Spot each line in the data below containing "localparam" and copy it.

Material for this exercise below:

This design comes from an exercise in tuning for small area and a short achievable clock period on the open sky130 flow, not from production work.
In this exercise RTL edits were held to simulation tests only and were not proved equivalent to the original.
Power is estimated from default activity; no workload was simulated.

==> design.v <==
package ucie_buf_pkg;
   localparam int TS_W        = 16;
   localparam int DQ_W        = 32;
   localparam int CA_W        = 16;
   localparam int CSR_W       = 32;
   localparam int ENTRY_WORDS = 3;
   localparam int ENTRY_W     = ENTRY_WORDS * CSR_W;
endpackage
`timescale 1ns/1ps
module csr_sync (
   input  logic clk,
   input  logic rst,
   input  logic i_buf_mode,
   input  logic i_ts_enable,
   input  logic i_ts_reset,
   input  logic i_ts_brkpt_en,
   input  logic i_ig_wdata_en,
   input  logic i_ig_wdata_upd,
   input  logic i_eg_rdata_en,
   input  logic i_eg_rdata_upd,
   output logic o_buf_mode,
   output logic o_ts_enable,
   output logic o_ts_reset,
   output logic o_ts_brkpt_en,
   output logic o_ig_shift,
   output logic o_ig_push,
   output logic o_eg_shift,
   output logic o_eg_pop
);
   localparam int N_CTL = 8;
   localparam int N_TGL = 4;
   logic [N_CTL-1:0] ctl_in;
   logic [N_CTL-1:0] meta_q;
   logic [N_CTL-1:0] sync_q;
   logic [N_TGL-1:0] tgl_q;
   logic [N_TGL-1:0] pulse;
   assign ctl_in = {i_eg_rdata_upd, i_eg_rdata_en, i_ig_wdata_upd, i_ig_wdata_en,
                    i_ts_brkpt_en, i_ts_reset, i_ts_enable, i_buf_mode};
   always_ff @(posedge clk or posedge rst) begin
      if (rst) begin
         meta_q <= '0;
         sync_q <= '0;
         tgl_q  <= '0;
      end else begin
         meta_q <= ctl_in;
         sync_q <= meta_q;
         tgl_q  <= sync_q[N_CTL-1:N_CTL-N_TGL];
      end
   end
   assign pulse = sync_q[N_CTL-1:N_CTL-N_TGL] ^ tgl_q;
   assign o_buf_mode    = sync_q[0];
   assign o_ts_enable   = sync_q[1];
   assign o_ts_reset    = sync_q[2];
   assign o_ts_brkpt_en = sync_q[3];
   assign o_ig_shift    = pulse[0];
   assign o_ig_push     = pulse[1];
   assign o_eg_shift    = pulse[2];
   assign o_eg_pop      = pulse[3];
endmodule
`timescale 1ns/1ps
import ucie_buf_pkg::*;
module ts_counter (
   input  logic            clk,
   input  logic            rst,
   input  logic            i_enable,
   input  logic            i_clear,
   input  logic            i_brkpt_en,
   input  logic [TS_W-1:0] i_brkpt_val,
   output logic [TS_W-1:0] o_timestamp
);
   logic [TS_W-1:0] count_q;
   logic            brkpt_hit;
   assign brkpt_hit = i_brkpt_en && (count_q == i_brkpt_val);
   always_ff @(posedge clk or posedge rst) begin
      if (rst) begin
         count_q <= '0;
      end else if (i_clear) begin
         count_q <= '0;
      end else if (i_enable && !brkpt_hit) begin
         count_q <= count_q + 1'b1;
      end
   end
   assign o_timestamp = count_q;
endmodule
`timescale 1ns/1ps
import ucie_buf_pkg::*;
module entry_fifo #(
   parameter int DEPTH = 32
) (
   input  logic               clk,
   input  logic               rst,
   input  logic               i_write,
   input  logic [ENTRY_W-1:0] i_wdata,
   output logic               o_full,
   input  logic               i_read,
   output logic [ENTRY_W-1:0] o_rdata,
   output logic               o_empty_n,
   input  logic               i_clr
);
   localparam int AW = $clog2(DEPTH);
   logic [ENTRY_W-1:0] mem_q [DEPTH];
   logic [AW:0]        wr_ptr_q;
   logic [AW:0]        rd_ptr_q;
   logic               do_write;
   logic               do_read;
   assign o_empty_n = (wr_ptr_q != rd_ptr_q);
   assign o_full    = (wr_ptr_q[AW] != rd_ptr_q[AW]) &&
                      (wr_ptr_q[AW-1:0] == rd_ptr_q[AW-1:0]);
   assign do_write = i_write && !o_full;
   assign do_read  = i_read && o_empty_n;
   always_ff @(posedge clk or posedge rst) begin
      if (rst) begin
         wr_ptr_q <= '0;
         rd_ptr_q <= '0;
      end else if (i_clr) begin
         wr_ptr_q <= '0;
         rd_ptr_q <= '0;
      end else begin
         if (do_write) begin
            wr_ptr_q <= wr_ptr_q + 1'b1;
         end
         if (do_read) begin
            rd_ptr_q <= rd_ptr_q + 1'b1;
         end
      end
   end
   always_ff @(posedge clk) begin
      if (do_write) begin
         mem_q[wr_ptr_q[AW-1:0]] <= i_wdata;
      end
   end
   assign o_rdata = mem_q[rd_ptr_q[AW-1:0]];
endmodule
`timescale 1ns/1ps
import ucie_buf_pkg::*;
module ig_player #(
   parameter int DEPTH = 32
) (
   input  logic             clk,
   input  logic             rst,
   input  logic             i_buf_mode,
   input  logic             i_shift,
   input  logic             i_push,
   input  logic             i_clr,
   input  logic             i_hold,
   input  logic [CSR_W-1:0] i_wdata,
   input  logic [TS_W-1:0]  i_timestamp,
   input  logic [DQ_W-1:0]  i_tx_dq0,
   input  logic [DQ_W-1:0]  i_tx_dq1,
   input  logic [CA_W-1:0]  i_tx_ca,
   output logic             o_empty,
   output logic             o_full,
   output logic             o_overflow,
   output logic             o_write_done,
   output logic [DQ_W-1:0]  o_tx_dq0,
   output logic [DQ_W-1:0]  o_tx_dq1,
   output logic [CA_W-1:0]  o_tx_ca
);
   logic [ENTRY_W-1:0] loader_q;
   logic [ENTRY_W-1:0] head;
   logic [TS_W-1:0]    head_ts;
   logic [DQ_W-1:0]    head_dq0;
   logic [DQ_W-1:0]    head_dq1;
   logic [CA_W-1:0]    head_ca;
   logic               fifo_full;
   logic               fifo_empty_n;
   logic               ig_pop;
   logic               empty_q;
   logic               write_toggle_q;
   logic [DQ_W-1:0]    hold_dq0_q;
   logic [DQ_W-1:0]    hold_dq1_q;
   logic [CA_W-1:0]    hold_ca_q;
   logic [DQ_W-1:0]    mux_dq0;
   logic [DQ_W-1:0]    mux_dq1;
   logic [CA_W-1:0]    mux_ca;
   always_ff @(posedge clk or posedge rst) begin
      if (rst) begin
         loader_q <= '0;
      end else if (i_shift) begin
         loader_q <= {loader_q[2*CSR_W-1:0], i_wdata};
      end
   end
   entry_fifo #(
      .DEPTH (DEPTH)
   ) u_fifo (
      .clk       (clk),
      .rst       (rst),
      .i_write   (i_push),
      .i_wdata   (loader_q),
      .o_full    (fifo_full),
      .i_read    (ig_pop),
      .o_rdata   (head),
      .o_empty_n (fifo_empty_n),
      .i_clr     (i_clr)
   );
   assign {head_ts, head_dq0, head_dq1, head_ca} = head;
   assign ig_pop = fifo_empty_n && (head_ts == i_timestamp);
   always_ff @(posedge clk or posedge rst) begin
      if (rst) begin
         hold_dq0_q <= '0;
         hold_dq1_q <= '0;
         hold_ca_q  <= '0;
      end else if (ig_pop) begin
         hold_dq0_q <= head_dq0;
         hold_dq1_q <= head_dq1;
         hold_ca_q  <= head_ca;
      end else if (!i_hold) begin
         hold_dq0_q <= '0;
         hold_dq1_q <= '0;
         hold_ca_q  <= '0;
      end
   end
   assign mux_dq0 = i_buf_mode ? hold_dq0_q : i_tx_dq0;
   assign mux_dq1 = i_buf_mode ? hold_dq1_q : i_tx_dq1;
   assign mux_ca  = i_buf_mode ? hold_ca_q  : i_tx_ca;
   always_ff @(posedge clk or posedge rst) begin
      if (rst) begin
         o_tx_dq0 <= '0;
         o_tx_dq1 <= '0;
         o_tx_ca  <= '0;
      end else begin
         o_tx_dq0 <= mux_dq0;
         o_tx_dq1 <= mux_dq1;
         o_tx_ca  <= mux_ca;
      end
   end
   always_ff @(posedge clk or posedge rst) begin
      if (rst) begin
         empty_q        <= 1'b1;
         write_toggle_q <= 1'b0;
      end else begin
         empty_q        <= ~fifo_empty_n;
         write_toggle_q <= write_toggle_q ^ i_push;
      end
   end
   assign o_empty      = empty_q;
   assign o_full       = fifo_full;
   assign o_overflow   = fifo_full & i_push;
   assign o_write_done = write_toggle_q;
endmodule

End of Material for this exercise.

* [Completed task]:
   localparam int TS_W        = 16;
   localparam int DQ_W        = 32;
   localparam int CA_W        = 16;
   localparam int CSR_W       = 32;
   localparam int ENTRY_WORDS = 3;
   localparam int ENTRY_W     = ENTRY_WORDS * CSR_W;
   localparam int N_CTL = 8;
   localparam int N_TGL = 4;
   localparam int AW = $clog2(DEPTH);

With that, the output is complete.